The next 5km is tiresome unless you’re a big fan of gravel and gorse. We cycle along the Water Race trail, stopping for a short walk and lunch at Lake Kaniere, a beautiful spot with the clearest water I’ve seen in a long time.
A cyclist is standing on the shoreline gingerly peeling off his Lycra.
After a quick plunge he ventures out looking revitalised. The grimy russet tinge on his skin from the muddy trails is gone.
The next 5km is largely flat with ample shelter from the lush canopy of native trees. We pass the backside of the lake and the outskirts of Hokitika, home of Nolan Brothers cannery, the largest New Zealand whitebait canning factory operating from 1928 to 1952.
After drinks on the deck we sort food for the following day as there are no shops on the 34km trail between Milltown and Kumara.
A short cycle through the bush and over McPherson Creek suspension bridge we then face a 2km grind uphill.
The larger stones on the trail are by now wet and slippery, causing the bike tyres to skid and occasionally spin. I consider abandoning the bike altogether and hiding behind a tree, ready to ambush one of the cyclists on e-bikes behind us.
A group of 60-somethings cruise past seemingly oblivious to the sheet rain. I’d do just about anything for an e-bike at this point.
We cycle across a bridge over Reservoir Creek and thankfully there’s a decent stretch of downhill through Kawhaka Pass.
The rain finally stops just long enough for me to perch on a log and devour soggy quinoa and pumpkin frittata.
After some degree of persuasion we continue through sub-alpine forest with native trees, thousands of ponga and dense layers of fern dotted with tiny fragrant alpine orchids.
The rain having finally subsided, has brought a sense of calm to the forest, making it feel very surreal.
In the distance I catch sight of a swathe of wet tissues suspended in mid-air. On closer inspection I see the "tissues" are in fact clumps of gorse cocooned in spider webs.
After several kilometres we cycle alongside the site of the Kumara Goldfields and through the main street of Kumara, once a lively town of 5000 people during the peak of the gold rush, now comparatively quiet.
If time and weather permits, factor in a side trip to see the water race and a walk to Londonderry Rock.
We cycle to Burridges cottage, just one of a few remaining properties built last century and now owned by the Theatre Royal Hotel.
A quick tour of the various rooms adorned with memorabilia offers some context to the life of the theatre patrons and the dancing girls employed to keep the miners happy and on task.

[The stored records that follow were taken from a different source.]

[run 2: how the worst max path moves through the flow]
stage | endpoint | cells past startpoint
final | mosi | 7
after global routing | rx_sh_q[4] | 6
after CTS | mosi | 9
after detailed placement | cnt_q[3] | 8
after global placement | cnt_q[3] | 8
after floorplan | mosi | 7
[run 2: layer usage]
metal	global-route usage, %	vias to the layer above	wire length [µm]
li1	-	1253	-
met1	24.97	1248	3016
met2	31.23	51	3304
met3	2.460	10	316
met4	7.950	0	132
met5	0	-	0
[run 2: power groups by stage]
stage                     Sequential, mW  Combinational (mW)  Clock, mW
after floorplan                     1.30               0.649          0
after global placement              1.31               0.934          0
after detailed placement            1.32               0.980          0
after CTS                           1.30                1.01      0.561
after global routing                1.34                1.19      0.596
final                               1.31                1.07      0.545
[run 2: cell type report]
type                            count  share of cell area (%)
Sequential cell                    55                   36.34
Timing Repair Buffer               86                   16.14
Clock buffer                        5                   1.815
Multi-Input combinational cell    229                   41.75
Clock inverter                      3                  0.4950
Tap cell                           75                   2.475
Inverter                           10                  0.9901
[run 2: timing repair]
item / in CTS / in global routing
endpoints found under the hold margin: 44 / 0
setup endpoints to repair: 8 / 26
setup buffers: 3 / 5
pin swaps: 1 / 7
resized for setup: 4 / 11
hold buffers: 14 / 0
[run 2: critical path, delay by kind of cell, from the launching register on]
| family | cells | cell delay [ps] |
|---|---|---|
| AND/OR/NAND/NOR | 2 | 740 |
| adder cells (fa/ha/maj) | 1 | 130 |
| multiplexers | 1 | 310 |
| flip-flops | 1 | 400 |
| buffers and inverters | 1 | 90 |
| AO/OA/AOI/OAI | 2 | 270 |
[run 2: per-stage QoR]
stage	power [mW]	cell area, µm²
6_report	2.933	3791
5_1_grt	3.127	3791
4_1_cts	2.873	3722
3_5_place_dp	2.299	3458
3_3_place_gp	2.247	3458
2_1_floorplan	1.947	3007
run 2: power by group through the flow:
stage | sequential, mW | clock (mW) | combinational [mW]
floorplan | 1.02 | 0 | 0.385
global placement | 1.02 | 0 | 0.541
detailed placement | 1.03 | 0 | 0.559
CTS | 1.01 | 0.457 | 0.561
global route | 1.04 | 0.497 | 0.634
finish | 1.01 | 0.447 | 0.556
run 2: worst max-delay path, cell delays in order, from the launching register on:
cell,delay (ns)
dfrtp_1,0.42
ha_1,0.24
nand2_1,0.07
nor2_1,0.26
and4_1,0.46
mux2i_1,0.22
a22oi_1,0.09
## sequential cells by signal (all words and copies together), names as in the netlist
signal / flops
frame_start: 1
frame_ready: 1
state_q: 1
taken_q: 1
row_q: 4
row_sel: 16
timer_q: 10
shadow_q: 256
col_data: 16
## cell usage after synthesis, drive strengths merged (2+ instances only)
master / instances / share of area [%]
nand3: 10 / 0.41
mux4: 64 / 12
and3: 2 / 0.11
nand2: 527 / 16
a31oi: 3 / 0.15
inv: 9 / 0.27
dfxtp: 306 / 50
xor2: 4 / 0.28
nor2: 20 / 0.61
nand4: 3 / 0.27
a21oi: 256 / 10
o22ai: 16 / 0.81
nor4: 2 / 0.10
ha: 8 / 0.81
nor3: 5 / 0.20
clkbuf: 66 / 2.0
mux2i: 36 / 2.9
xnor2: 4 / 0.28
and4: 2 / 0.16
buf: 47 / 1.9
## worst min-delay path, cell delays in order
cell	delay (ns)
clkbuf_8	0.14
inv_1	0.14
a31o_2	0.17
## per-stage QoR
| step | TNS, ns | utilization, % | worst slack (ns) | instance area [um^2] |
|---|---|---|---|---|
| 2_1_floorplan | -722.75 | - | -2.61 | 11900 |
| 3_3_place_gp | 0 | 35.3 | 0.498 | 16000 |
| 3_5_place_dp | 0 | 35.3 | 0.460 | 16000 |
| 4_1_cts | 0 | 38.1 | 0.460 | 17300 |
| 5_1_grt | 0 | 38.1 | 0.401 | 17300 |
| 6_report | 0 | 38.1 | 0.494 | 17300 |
### config.mk
export PLATFORM = sky130hd
export DESIGN_NAME = int_controller
export DESIGN_NICKNAME = d
export VERILOG_FILES = /design/src/rtl/int_controller.sv
export SDC_FILE = /design/constraint.sdc
export NUM_CORES = 1
export LEC_CHECK = 0
export ABC_AREA = 1
export BUFFER_PORTS_ARGS = -buffer_cell sky130_fd_sc_hd__buf_4
export CAP_MARGIN = 20
export CORE_MARGIN = 5
export CORE_UTILIZATION = 47
export DETAILED_ROUTE_END_ITERATION = 6
export PLACE_DENSITY = 0.84
export SETUP_SLACK_MARGIN = 0.2
export SYNTH_ARGS = -nofsm -noshare
export SYNTH_HDL_FRONTEND = slang
export SYNTH_SLANG_ARGS = --single-unit
### constraint.sdc
create_clock -name clk -period 3.56 [get_ports clk]
set_input_delay 0.712 -clock clk [delete_from_list [all_inputs] [get_ports clk]]
set_output_delay 0.712 -clock clk [all_outputs]
set_load 0.01 [all_outputs]
### src/rtl/int_controller.sv
// Interrupt controller: synchronises async sources, latches rising edges as pending,
// masks and prioritises them, and holds a level request to the CPU until it is serviced.
module int_controller #(
    parameter int unsigned NUM_SRC  = 4,
    parameter int unsigned CAUSE_W  = 3,
    parameter int unsigned MASK_RST = 0
) (
    input  logic               clk,
    input  logic               rstn,
    input  logic [NUM_SRC-1:0] src_i,
    input  logic               in_handler_i,
    input  logic               we_i,
    input  logic [1:0]         addr_i,
    input  logic [31:0]        wdata_i,
    output logic [31:0]        rdata_o,
    output logic               int_o,
    output logic [CAUSE_W-1:0] cause_o,
    output logic               int_active_o
);

    localparam logic [1:0] ADDR_PEND = 2'd0;
    localparam logic [1:0] ADDR_MASK = 2'd1;
    localparam logic [1:0] ADDR_STAT = 2'd2;

    typedef enum logic [1:0] {S_IDLE, S_REQ, S_SERVICE, S_GAP} state_t;

    state_t               state_q, state_d;
    logic [NUM_SRC-1:0]   s1_q, s2_q, s3_q;
    logic [NUM_SRC-1:0]   pending_q, pending_d;
    logic [NUM_SRC-1:0]   mask_q, mask_d;
    logic                 int_q, int_d;
    logic                 active_q, active_d;
    logic [CAUSE_W-1:0]   cause_q, cause_d;

    logic [NUM_SRC-1:0]   rise_c, w1c_c, svc_clr_c, pm_c, cause_oh_c, pend_live_c;
    logic [CAUSE_W-1:0]   sel_c;
    logic                 req_c, sel_found_c, unused_wdata_c;

    assign unused_wdata_c = ^wdata_i;

    assign rise_c      = s2_q & ~s3_q;
    assign w1c_c       = (we_i && addr_i == ADDR_PEND) ? wdata_i[NUM_SRC-1:0] : '0;
    assign mask_d      = (we_i && addr_i == ADDR_MASK) ? wdata_i[NUM_SRC-1:0] : mask_q;
    assign pm_c        = pending_q & mask_q;
    assign req_c       = |pm_c;
    assign cause_oh_c  = NUM_SRC'(1) << cause_q;
    // Pending view after this cycle's SW clear, used to withdraw a request promptly
    assign pend_live_c = (pending_q & ~w1c_c) | rise_c;
    // A new edge on the same bit outranks any clear in the same cycle
    assign pending_d   = (pending_q & ~(w1c_c | svc_clr_c)) | rise_c;

    // Fixed priority: lowest enabled pending index wins
    always_comb begin
        sel_c       = '0;
        sel_found_c = 1'b0;
        for (int unsigned i = 0; i < NUM_SRC; i++) begin
            if (pm_c[i] && !sel_found_c) begin
                sel_c       = CAUSE_W'(i);
                sel_found_c = 1'b1;
            end
        end
    end

    always_comb begin
        state_d   = state_q;
        int_d     = int_q;
        cause_d   = cause_q;
        active_d  = active_q;
        svc_clr_c = '0;
        case (state_q)
            S_IDLE: begin
                if (req_c) begin
                    state_d = S_REQ;
                    cause_d = sel_c;
                    int_d   = 1'b1;
                end
            end
            S_REQ: begin
                if (!(|(pend_live_c & mask_d & cause_oh_c))) begin
                    state_d = S_IDLE;
                    int_d   = 1'b0;
                end else if (in_handler_i) begin
                    state_d   = S_SERVICE;
                    int_d     = 1'b0;
                    active_d  = 1'b1;
                    svc_clr_c = cause_oh_c;
                end
            end
            S_SERVICE: begin
                if (!in_handler_i) begin
                    state_d  = S_GAP;
                    active_d = 1'b0;
                end
            end
            S_GAP: begin
                state_d = S_IDLE;
                int_d   = 1'b0;
            end
            default: state_d = S_IDLE;
        endcase
    end

    always_ff @(posedge clk or negedge rstn) begin
        if (!rstn) begin
            s1_q      <= '0;
            s2_q      <= '0;
            s3_q      <= '0;
            pending_q <= '0;
            mask_q    <= NUM_SRC'(MASK_RST);
            state_q   <= S_IDLE;
            int_q     <= 1'b0;
            cause_q   <= '0;
            active_q  <= 1'b0;
        end else begin
            s1_q      <= src_i;
            s2_q      <= s1_q;
            s3_q      <= s2_q;
            pending_q <= pending_d;
            mask_q    <= mask_d;
            state_q   <= state_d;
            int_q     <= int_d;
            cause_q   <= cause_d;
            active_q  <= active_d;
        end
    end

    assign int_o        = int_q;
    assign cause_o      = cause_q;
    assign int_active_o = active_q;

    // Register read mux; unused bits read as zero
    always_comb begin
        rdata_o = '0;
        case (addr_i)
            ADDR_PEND: rdata_o[NUM_SRC-1:0] = pending_q;
            ADDR_MASK: rdata_o[NUM_SRC-1:0] = mask_q;
            ADDR_STAT: begin
                rdata_o[9]           = active_q;
                rdata_o[8]           = int_q;
                rdata_o[CAUSE_W-1:0] = cause_q;
            end
            default: rdata_o = '0;
        endcase
    end

endmodule

==> reports/metrics.yaml <==
yosys:
  ys.flop_type: "dfrtp_1"
  async_flop_share_pct: 100.0
  avgSynthCellArea_um2: 8.101
  yosysTopAreaCell: "dfrtp_1"
  ys_ff_latch: 26
  yosys-top-cells-area: "dfrtp_1, buf_4, nand2_1"
  synthDistinctLibCells: 22
  synthTopCellsByCount: "nand2_1, buf_4, dfrtp_1"
  yosysWarnings: 0
  synth.most_common_cell: "nand2_1"
  synth_top_cell_area_share_pct: 45.38
  synth_edf_count: 0
  netlist_instances: 177
  ys_seq_area_share_pct: 45.38
  syn_area_mm2: 0.001434
placement:
  io_buffer_count: 23
  gp_congestion: 0.8803
  dp_hpwl_um: 2137
  placed_cells: 232
route:
  via_per_inst: 4.602
  first_iter_violations: 67
  drc: 0
  wl_per_cell_um: 11.36
  first_pass_iters: 4
  vias: 1086
  ant_nets: 0
  totalWireLength_um: 2682
sta:
  tns_ns: 0
  setup_violations: 0
  finalClockSkew_ns: 0.004632
  period_minus_slack_ns: 2.167
  rsz0062_at_grt: "false"
  min_period_over_period_pct: 60.87
  hold_viol: 0
  slew_viol_final: 0
  clock.fmax_mhz: 461.5
clock_tree:
  clk_latency_ns: 0.32
  root_buffer: "clkbuf_4"
  clock_path_buffers: 2
  cts_buffers: 3
  cts_tree: "yes"
  cts-hold-fix-buffers: 0
  numClockSinks: 26
  cts_setup_buffers: 0
  cts.clk_slew.worst_paths_ns: 0.14
  htree_levels: 1
  cts_resized: 0
critical_path:
  slowest_stage: "o221ai_1"
  reg2reg_from: "cause_o[1]"
  reg2reg_depth: 9
  cp_data_arrival_time_ns: 1.45
  crit_path_end_kind: "output port"
  critical_path.max_stage_delay_ns: 0.25
  startpoint_type: "input pin"
  crit_chain: "buf_4 > inv_1 > nand2_1 > o221ai_1 > buf_4"
  path_buf_inv: 3
  startpoint: "addr_i[0]"
  critPathKind: "input pin to output port"
  ff2ff_setup_slack_ns: 2.16
  path_depth: 5
  crit_family: "buffers and inverters"
  r2r_end: "pending_q[3]"
  critPathRequiredTime_ns: 2.85
  crit_path_end: "rdata_o[1]"
  crit_top_cell: "buf_4"
  cp_max_fo: 4
layout:
  drive_gt1_share_pct: 18.72
  layoutNonFillerInstCount: 236
  antenna_cells: 0
  final_nets: 246
  area.growth.synth_to_final_pct: 11.26
worst_hold_path:
  min_path_type: "input pin to async pin"
pwr:
  leakage_nw: 0.8575
  ir_drop_v: 0.0003415
  p_per_area_mw_per_mm2: 586.4
floorplanning:
  ios: 79
  dieWidth_um: 65.24
  die_h_um: 65.24
  fp.dieArea_mm2: 0.004256
  coreArea_mm2: 0.002978
  rows: 20
  start_util_pct: 48.15
global_route:
  antenna_found_initial: 0
  grtUsageMet2_pct: 23.39
  grt_most_used_layer: "met2"
  grt_max_degree: 27
  grt_pass1_wl_um: 4478
  grt_use_met1_pct: 16.59
  grt_pass1_vias: 1047
  grt_use_total_pct: 13.53
  overflow: 0
  grt_use_met3_pct: 3.248
run_status:
  status: "complete, no violations"
run:
  cap_violations: 0
## report_power, final
part	switching, mW	internal (mW)
logic	0.204	0.136
clock network	0.0848	0.114
registers	0.0459	0.351
total	0.334	0.601
## stage by stage
step | util, % | setup WS, ns | hold WS [ns] | area (µm²) | power (mW)
4_1_cts | 53.57 | 1.390 | 0.2660 | 1595 | 0.9443
3_5_place_dp | 51.81 | 1.399 | 0.3358 | 1543 | 0.7416
3_3_place_gp | 51.81 | 1.383 | 0.3316 | 1543 | 0.7327
6_report | 53.57 | 1.393 | 0.2655 | 1595 | 0.9355
5_1_grt | 53.57 | 1.335 | 0.2621 | 1595 | 1.012
2_1_floorplan | - | 1.739 | 0.3312 | 1531 | 0.6464
## worst min path at each step
stage	start	cells after the start	endpoint	slack, ns
after floorplan	s1_q[0]	0	s2_q[0]	0.33
after global placement	s1_q[1]	0	s2_q[1]	0.33
after detailed placement	s1_q[1]	0	s2_q[1]	0.34
after CTS	rstn	1	s1_q[1]	0.27
after global routing	rstn	1	s2_q[0]	0.26
final	rstn	1	int_active_o	0.27
## registers in the layout (all words and copies together) (netlist names), named ones only
name	count
int_o	1
mask_q	4
s2_q	4
int_active_o	1
state_q	1
s3_q	4
s1_q	4
cause_o	2
pending_q	4
## placed cells by master (no fill, tap or decap), types with 3 or more instances in the layout
| cell | synthesis | final |
|---|---|---|
| dfrtp_1 | 26 | 26 |
| a21oi_1 | 5 | 5 |
| o21bai_2 | 4 | 4 |
| conb_1 | 1 | 27 |
| nor2_1 | 23 | 23 |
| o21ai_0 | 6 | 6 |
| clkbuf_4 | 0 | 3 |
| inv_1 | 24 | 24 |
| nand3_1 | 12 | 12 |
| nand2_1 | 30 | 30 |
| buf_4 | 27 | 23 |
## worst reg2reg max path, stage by stage, from the launching register on
cell      delay, ns
dfrtp_1        0.43
inv_1          0.09
nor2_1         0.15
nand3_1        0.10
nor2_1         0.12
nor2_1         0.06
nand2_2        0.10
nand2_4        0.09
o21bai_2       0.13
inv_1          0.05
## area by class of cell
class / instances / area, µm²
multi-input combinational: 123 / 576.8
inverter: 27 / 101.3
tap: 33 / 41.29
clock buffer: 3 / 22.52
clock inverter: 1 / 30.03
timing repair buffer: 23 / 172.7
sequential: 26 / 650.6
fill: 285 / 1383
## cells by family after synthesis
kind of cell / share of synthesized area [%]
AOI/OAI and AO/OA: 10.38
buffers and inverters: 21.20
DFF: 45.37
other: 0.2615
and+or+nand+nor: 22.77
## per-layer routing
metal	vias to the layer above	share of wire, %	routed length, µm
met2	33	52	1388
met1	506	42	1128
met4	0	0	0
met3	0	6.2	165
li1	547	-	-
met5	-	0	0
No activity file was read; power rests on OpenSTA's default activity.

The rain has livened up again so we chill out in the lounge bar with a well-deserved whisky and dinner in the hotel restaurant.

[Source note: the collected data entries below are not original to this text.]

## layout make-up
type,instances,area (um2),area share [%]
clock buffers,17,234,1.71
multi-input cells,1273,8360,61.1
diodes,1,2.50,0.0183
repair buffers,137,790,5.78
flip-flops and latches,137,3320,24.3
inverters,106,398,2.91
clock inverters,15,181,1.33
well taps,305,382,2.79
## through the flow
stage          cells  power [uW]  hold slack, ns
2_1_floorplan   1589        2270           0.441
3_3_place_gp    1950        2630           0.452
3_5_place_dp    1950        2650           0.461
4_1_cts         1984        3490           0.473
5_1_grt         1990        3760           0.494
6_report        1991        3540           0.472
===== src/rtl/sha1_round.sv =====
// sha1_round: one combinational SHA-1 round on the packed {a,b,c,d,e} state
module sha1_round
   import sha1_pkg::*;
(
   input  logic [159:0] st_i,
   input  logic [31:0]  w,
   input  logic [6:0]   t,
   output logic [159:0] st_o
);

   logic [31:0] a, b, c, d, e, temp;

   // Compress one schedule word into the working state
   always_comb begin
      {a, b, c, d, e} = st_i;
      temp = rotl(a, 5) + f_sel(t, b, c, d) + e + k_sel(t) + w;
      st_o = {temp, a, rotl(b, 30), c, d};
   end

endmodule
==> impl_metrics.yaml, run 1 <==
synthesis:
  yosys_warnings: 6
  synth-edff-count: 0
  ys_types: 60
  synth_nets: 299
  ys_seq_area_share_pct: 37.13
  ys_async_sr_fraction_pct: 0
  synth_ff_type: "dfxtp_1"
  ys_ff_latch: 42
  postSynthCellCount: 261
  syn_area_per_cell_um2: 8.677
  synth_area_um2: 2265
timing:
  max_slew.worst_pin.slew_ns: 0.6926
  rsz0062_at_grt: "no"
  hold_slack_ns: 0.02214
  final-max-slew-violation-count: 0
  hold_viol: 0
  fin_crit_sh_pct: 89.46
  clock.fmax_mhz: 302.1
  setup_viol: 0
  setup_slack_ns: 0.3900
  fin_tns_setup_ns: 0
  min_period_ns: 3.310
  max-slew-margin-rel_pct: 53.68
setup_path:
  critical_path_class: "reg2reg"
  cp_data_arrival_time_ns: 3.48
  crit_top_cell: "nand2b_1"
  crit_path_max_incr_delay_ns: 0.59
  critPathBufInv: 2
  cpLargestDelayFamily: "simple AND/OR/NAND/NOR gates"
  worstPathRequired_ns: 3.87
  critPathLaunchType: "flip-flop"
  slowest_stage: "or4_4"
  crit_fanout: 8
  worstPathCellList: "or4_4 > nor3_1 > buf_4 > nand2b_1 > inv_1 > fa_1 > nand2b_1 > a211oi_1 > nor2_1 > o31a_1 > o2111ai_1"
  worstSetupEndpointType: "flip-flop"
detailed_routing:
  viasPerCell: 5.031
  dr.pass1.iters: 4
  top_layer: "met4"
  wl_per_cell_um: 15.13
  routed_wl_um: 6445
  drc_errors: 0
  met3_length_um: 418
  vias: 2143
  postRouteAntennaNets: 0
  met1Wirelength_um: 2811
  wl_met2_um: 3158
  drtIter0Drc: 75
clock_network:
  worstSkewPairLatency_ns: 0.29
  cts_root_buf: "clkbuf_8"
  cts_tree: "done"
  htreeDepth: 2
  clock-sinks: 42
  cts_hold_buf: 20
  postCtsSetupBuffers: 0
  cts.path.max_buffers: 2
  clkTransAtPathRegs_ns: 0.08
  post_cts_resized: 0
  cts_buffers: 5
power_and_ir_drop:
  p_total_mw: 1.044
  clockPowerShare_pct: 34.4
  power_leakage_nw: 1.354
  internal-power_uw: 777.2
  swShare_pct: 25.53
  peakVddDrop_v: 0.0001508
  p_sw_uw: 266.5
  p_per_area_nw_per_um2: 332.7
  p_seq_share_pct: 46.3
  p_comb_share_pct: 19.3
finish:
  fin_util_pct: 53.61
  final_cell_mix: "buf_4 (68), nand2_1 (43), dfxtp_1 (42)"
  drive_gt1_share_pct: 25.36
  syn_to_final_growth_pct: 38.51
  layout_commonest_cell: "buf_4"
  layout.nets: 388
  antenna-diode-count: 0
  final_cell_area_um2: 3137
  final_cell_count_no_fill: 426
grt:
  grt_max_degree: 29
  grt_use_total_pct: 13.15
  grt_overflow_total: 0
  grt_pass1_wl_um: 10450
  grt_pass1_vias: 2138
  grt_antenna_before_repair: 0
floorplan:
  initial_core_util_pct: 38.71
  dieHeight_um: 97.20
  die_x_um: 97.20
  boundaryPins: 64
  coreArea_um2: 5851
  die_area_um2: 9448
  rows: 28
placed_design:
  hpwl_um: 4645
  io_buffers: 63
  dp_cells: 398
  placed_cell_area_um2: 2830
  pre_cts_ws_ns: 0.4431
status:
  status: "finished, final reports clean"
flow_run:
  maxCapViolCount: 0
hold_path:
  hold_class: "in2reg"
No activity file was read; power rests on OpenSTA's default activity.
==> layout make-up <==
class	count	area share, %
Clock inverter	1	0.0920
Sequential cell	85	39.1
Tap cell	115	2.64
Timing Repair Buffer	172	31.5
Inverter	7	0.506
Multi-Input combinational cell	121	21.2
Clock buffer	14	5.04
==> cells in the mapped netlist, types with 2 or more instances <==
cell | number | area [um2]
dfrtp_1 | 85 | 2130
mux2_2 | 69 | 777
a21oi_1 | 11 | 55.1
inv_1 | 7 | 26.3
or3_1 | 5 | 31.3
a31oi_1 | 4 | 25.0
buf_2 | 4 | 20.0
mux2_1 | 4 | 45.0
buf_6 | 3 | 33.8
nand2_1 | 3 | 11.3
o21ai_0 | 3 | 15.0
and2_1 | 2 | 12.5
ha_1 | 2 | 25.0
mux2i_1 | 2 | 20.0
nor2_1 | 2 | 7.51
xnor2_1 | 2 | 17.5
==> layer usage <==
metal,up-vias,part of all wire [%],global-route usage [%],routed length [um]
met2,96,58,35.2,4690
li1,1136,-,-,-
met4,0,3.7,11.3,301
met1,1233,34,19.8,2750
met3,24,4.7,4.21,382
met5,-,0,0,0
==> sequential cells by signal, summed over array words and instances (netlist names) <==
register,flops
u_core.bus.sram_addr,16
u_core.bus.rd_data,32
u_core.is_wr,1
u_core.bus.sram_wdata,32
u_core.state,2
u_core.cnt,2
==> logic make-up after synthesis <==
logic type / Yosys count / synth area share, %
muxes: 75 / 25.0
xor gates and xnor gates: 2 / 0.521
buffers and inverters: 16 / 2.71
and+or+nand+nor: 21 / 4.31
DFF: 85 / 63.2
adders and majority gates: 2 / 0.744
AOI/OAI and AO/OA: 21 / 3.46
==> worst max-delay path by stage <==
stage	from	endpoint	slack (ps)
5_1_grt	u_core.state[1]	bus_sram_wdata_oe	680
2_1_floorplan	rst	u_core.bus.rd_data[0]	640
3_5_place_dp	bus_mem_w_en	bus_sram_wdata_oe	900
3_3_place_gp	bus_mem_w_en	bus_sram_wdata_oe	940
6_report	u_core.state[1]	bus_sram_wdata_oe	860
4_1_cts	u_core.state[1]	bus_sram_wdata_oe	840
--- config.mk ---
export PLATFORM = sky130hd
export DESIGN_NAME = mem_port_arbiter
export DESIGN_NICKNAME = d
export VERILOG_FILES = /design/src/rtl/mem_arb_pkg.sv /design/src/rtl/arb_watchdog.sv /design/src/rtl/mem_port_arbiter.sv
export SDC_FILE = /design/constraint.sdc
export NUM_CORES = 1
export LEC_CHECK = 0
export ABC_AREA = 1
export BUFFER_PORTS_ARGS = -buffer_cell sky130_fd_sc_hd__buf_2
export CAP_MARGIN = 10
export CORE_MARGIN = 2
export CORE_UTILIZATION = 45
export DETAILED_ROUTE_END_ITERATION = 10
export MAX_ROUTING_LAYER = met4
export PLACE_DENSITY_LB_ADDON = 0.15
export SLEW_MARGIN = 20
export SYNTH_ARGS = -nofsm -noshare
export SYNTH_HDL_FRONTEND = slang
export SYNTH_HIERARCHICAL = 1
export SYNTH_SLANG_ARGS = --single-unit
--- constraint.sdc ---
create_clock -name clk -period 3 [get_ports clk]
set_input_delay 0.3 -clock clk [delete_from_list [all_inputs] [get_ports clk]]
set_output_delay 0.3 -clock clk [all_outputs]
set_load 0.1 [all_outputs]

We follow the Greymouth-Kumara tramway through native bush, crossing the 70m-long suspension bridge over a vast chasm with impressive views across the Taramakau River.
Intrigued by the sign at the township of Paroa that indicates Shantytown Heritage Park, we take an unscheduled detour to visit the replica village built in 1971.
Inspired by a visit to Knotts Berry Farm in the US, the developer created the space to include Chinatown, two fully restored steam trains, a sawmill and a museum with a vast collection that would enthral anyone interested in New Zealand history.
Marketing manager Laugharne Kemp says several of the buildings, including the Ross Coronation Hall — purchased for $1 in the late ’60s — and St Patricks Church, dating back to 1866, are original.
We cycle the last 10km on the main road, skirting past the Erua Moana Lagoon (Blaketown) and Coal River Heritage Park.
The last stretch runs along the floodwall before finally reaching the finish line opposite the Greymouth Railway Station.
The itinerary calls for an obligatory stop at Monteith’s Brewery.
Unsurprisingly, I need little persuasion and park my bottom on a comfortable seat to toast the West Coast, definitely worth its weight in gold.